Data excerpts START

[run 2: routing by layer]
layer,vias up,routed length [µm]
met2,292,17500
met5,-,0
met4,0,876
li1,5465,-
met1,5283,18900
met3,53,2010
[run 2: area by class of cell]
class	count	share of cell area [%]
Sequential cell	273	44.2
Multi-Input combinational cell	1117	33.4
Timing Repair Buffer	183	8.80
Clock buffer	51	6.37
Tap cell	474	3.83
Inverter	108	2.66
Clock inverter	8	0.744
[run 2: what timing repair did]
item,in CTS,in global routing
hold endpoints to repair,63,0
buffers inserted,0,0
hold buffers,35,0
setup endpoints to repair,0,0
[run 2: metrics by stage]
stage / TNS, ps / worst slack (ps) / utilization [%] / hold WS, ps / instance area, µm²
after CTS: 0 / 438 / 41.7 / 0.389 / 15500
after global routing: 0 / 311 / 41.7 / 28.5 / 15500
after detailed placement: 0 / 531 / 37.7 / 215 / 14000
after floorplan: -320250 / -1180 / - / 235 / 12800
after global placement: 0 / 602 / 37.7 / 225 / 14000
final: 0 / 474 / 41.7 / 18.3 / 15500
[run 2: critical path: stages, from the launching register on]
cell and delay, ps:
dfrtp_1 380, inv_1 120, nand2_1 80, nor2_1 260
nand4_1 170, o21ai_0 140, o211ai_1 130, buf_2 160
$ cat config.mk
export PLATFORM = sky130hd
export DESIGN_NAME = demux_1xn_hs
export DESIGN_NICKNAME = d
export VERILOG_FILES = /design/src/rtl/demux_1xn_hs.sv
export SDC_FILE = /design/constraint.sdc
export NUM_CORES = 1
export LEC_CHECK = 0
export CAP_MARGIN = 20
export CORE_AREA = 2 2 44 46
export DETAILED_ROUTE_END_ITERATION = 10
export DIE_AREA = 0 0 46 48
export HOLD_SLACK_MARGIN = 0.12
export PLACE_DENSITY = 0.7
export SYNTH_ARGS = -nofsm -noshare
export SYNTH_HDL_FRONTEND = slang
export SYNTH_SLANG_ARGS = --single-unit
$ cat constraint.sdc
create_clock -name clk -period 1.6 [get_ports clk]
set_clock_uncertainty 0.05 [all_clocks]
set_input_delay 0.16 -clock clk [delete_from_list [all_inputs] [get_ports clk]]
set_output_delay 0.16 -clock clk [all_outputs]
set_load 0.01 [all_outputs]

Data excerpts END
Data excerpts START

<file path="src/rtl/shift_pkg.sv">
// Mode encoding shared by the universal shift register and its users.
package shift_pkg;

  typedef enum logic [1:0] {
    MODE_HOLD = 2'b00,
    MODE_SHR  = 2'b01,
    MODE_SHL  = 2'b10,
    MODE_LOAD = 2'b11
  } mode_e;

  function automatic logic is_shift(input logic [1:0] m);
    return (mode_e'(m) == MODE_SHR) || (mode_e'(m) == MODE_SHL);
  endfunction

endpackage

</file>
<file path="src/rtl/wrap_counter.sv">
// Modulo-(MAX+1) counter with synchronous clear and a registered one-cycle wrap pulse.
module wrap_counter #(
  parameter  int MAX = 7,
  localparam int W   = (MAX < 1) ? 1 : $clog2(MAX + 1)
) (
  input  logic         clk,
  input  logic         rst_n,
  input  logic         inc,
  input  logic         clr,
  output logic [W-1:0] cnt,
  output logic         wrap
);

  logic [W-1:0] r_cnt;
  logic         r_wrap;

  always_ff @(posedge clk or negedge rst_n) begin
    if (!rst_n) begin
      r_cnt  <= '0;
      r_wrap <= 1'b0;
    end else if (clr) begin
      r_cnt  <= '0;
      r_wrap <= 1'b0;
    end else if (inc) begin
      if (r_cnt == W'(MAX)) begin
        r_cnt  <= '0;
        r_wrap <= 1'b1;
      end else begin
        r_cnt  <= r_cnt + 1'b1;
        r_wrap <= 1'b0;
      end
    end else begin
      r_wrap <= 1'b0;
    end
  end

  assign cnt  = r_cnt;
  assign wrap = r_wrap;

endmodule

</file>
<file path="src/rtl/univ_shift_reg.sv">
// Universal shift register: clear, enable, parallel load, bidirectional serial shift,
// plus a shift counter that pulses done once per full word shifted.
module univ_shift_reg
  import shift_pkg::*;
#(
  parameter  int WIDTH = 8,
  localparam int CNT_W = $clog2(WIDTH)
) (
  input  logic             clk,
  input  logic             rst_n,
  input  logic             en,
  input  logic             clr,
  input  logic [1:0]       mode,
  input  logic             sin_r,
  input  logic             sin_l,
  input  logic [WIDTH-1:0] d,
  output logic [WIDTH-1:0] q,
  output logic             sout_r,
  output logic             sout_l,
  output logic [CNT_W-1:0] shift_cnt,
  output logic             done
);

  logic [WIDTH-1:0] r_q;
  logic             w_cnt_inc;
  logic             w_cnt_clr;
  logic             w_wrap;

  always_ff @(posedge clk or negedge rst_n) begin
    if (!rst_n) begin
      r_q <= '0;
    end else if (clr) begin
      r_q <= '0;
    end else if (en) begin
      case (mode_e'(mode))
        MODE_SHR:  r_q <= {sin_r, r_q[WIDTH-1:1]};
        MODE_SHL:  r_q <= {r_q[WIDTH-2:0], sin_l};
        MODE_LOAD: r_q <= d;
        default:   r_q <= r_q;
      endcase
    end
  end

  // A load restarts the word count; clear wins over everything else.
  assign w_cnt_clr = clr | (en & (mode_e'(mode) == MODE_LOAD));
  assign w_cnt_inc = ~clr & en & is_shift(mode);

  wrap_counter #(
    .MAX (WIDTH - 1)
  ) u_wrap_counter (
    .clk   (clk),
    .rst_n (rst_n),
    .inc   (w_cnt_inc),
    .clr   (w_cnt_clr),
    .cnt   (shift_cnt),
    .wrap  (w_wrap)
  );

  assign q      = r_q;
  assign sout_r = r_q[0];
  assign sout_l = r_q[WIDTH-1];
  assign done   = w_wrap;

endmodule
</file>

Data excerpts END
Data excerpts START

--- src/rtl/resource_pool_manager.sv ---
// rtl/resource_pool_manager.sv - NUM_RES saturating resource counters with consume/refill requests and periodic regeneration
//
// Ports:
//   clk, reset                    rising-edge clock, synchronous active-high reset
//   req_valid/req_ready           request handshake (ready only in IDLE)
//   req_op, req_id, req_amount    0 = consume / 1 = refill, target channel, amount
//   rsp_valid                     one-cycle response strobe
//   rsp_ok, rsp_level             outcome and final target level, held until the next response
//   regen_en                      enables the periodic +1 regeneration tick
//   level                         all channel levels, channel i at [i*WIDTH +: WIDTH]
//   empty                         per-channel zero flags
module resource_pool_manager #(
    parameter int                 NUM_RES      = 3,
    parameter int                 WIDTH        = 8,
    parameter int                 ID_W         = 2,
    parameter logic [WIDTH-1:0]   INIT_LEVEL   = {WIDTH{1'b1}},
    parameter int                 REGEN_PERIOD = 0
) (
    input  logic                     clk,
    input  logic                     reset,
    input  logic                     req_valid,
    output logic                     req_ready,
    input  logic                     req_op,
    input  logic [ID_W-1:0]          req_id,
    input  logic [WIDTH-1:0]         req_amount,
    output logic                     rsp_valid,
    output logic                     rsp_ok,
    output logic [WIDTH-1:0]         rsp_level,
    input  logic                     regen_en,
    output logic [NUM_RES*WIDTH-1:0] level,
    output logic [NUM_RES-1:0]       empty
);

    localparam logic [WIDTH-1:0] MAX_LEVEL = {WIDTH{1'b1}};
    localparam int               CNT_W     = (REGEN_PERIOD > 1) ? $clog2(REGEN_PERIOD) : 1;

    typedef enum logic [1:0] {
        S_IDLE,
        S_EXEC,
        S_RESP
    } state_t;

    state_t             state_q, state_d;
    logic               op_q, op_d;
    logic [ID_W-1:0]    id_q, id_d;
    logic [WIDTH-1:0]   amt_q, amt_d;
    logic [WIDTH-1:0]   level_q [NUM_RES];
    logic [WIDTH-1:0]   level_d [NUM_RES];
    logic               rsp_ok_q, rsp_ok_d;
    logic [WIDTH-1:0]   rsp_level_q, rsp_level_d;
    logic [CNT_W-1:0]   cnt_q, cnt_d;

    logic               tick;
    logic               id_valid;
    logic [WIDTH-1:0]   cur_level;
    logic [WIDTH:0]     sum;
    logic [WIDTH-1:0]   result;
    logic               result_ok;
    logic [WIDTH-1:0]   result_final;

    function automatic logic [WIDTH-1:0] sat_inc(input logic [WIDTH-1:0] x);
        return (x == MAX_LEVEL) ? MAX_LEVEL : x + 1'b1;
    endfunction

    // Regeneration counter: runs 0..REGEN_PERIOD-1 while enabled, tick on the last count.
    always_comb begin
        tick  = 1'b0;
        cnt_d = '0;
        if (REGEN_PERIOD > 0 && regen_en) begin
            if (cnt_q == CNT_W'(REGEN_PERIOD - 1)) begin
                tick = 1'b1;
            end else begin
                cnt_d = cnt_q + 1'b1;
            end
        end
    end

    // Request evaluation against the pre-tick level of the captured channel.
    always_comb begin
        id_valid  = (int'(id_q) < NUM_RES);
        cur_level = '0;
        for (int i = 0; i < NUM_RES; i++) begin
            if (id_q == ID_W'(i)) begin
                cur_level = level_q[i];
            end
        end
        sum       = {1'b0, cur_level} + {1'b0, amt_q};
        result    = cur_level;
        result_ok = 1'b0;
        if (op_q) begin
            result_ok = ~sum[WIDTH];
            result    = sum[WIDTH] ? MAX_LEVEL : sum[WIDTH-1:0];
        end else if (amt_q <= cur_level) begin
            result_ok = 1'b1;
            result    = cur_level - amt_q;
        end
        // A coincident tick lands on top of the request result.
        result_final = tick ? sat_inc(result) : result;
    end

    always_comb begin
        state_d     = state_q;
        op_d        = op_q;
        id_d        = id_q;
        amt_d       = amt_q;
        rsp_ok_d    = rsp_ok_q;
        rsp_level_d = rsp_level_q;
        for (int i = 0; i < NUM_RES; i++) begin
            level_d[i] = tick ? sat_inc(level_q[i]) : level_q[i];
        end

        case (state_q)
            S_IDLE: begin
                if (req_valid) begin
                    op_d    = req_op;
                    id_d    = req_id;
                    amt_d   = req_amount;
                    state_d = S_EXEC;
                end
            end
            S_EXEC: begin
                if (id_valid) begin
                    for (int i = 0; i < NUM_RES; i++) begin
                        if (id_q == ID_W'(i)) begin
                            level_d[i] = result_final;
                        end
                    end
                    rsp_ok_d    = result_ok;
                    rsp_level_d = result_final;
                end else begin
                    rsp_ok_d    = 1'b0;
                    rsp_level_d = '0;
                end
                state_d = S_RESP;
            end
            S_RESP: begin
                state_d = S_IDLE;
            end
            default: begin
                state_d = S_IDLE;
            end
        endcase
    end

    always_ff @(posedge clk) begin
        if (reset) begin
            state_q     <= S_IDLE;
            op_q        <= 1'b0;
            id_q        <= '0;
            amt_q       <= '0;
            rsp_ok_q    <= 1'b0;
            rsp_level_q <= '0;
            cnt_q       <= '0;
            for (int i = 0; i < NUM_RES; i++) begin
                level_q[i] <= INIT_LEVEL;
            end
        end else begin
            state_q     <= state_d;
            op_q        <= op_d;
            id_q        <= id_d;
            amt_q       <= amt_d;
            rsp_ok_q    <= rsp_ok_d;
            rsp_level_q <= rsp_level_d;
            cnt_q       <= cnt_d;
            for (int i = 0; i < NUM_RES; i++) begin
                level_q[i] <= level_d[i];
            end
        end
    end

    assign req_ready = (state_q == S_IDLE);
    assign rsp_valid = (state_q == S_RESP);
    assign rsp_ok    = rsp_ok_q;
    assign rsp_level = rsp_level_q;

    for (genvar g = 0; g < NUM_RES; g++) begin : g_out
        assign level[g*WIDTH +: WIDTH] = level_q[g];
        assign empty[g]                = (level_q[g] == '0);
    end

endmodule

Data excerpts END

## Work instruction
Could you return all lines from the data above that contain the string "cell"?

## Exercise response
[run 2: area by class of cell]
class	count	share of cell area [%]
Sequential cell	273	44.2
Multi-Input combinational cell	1117	33.4
Tap cell	474	3.83
cell and delay, ps:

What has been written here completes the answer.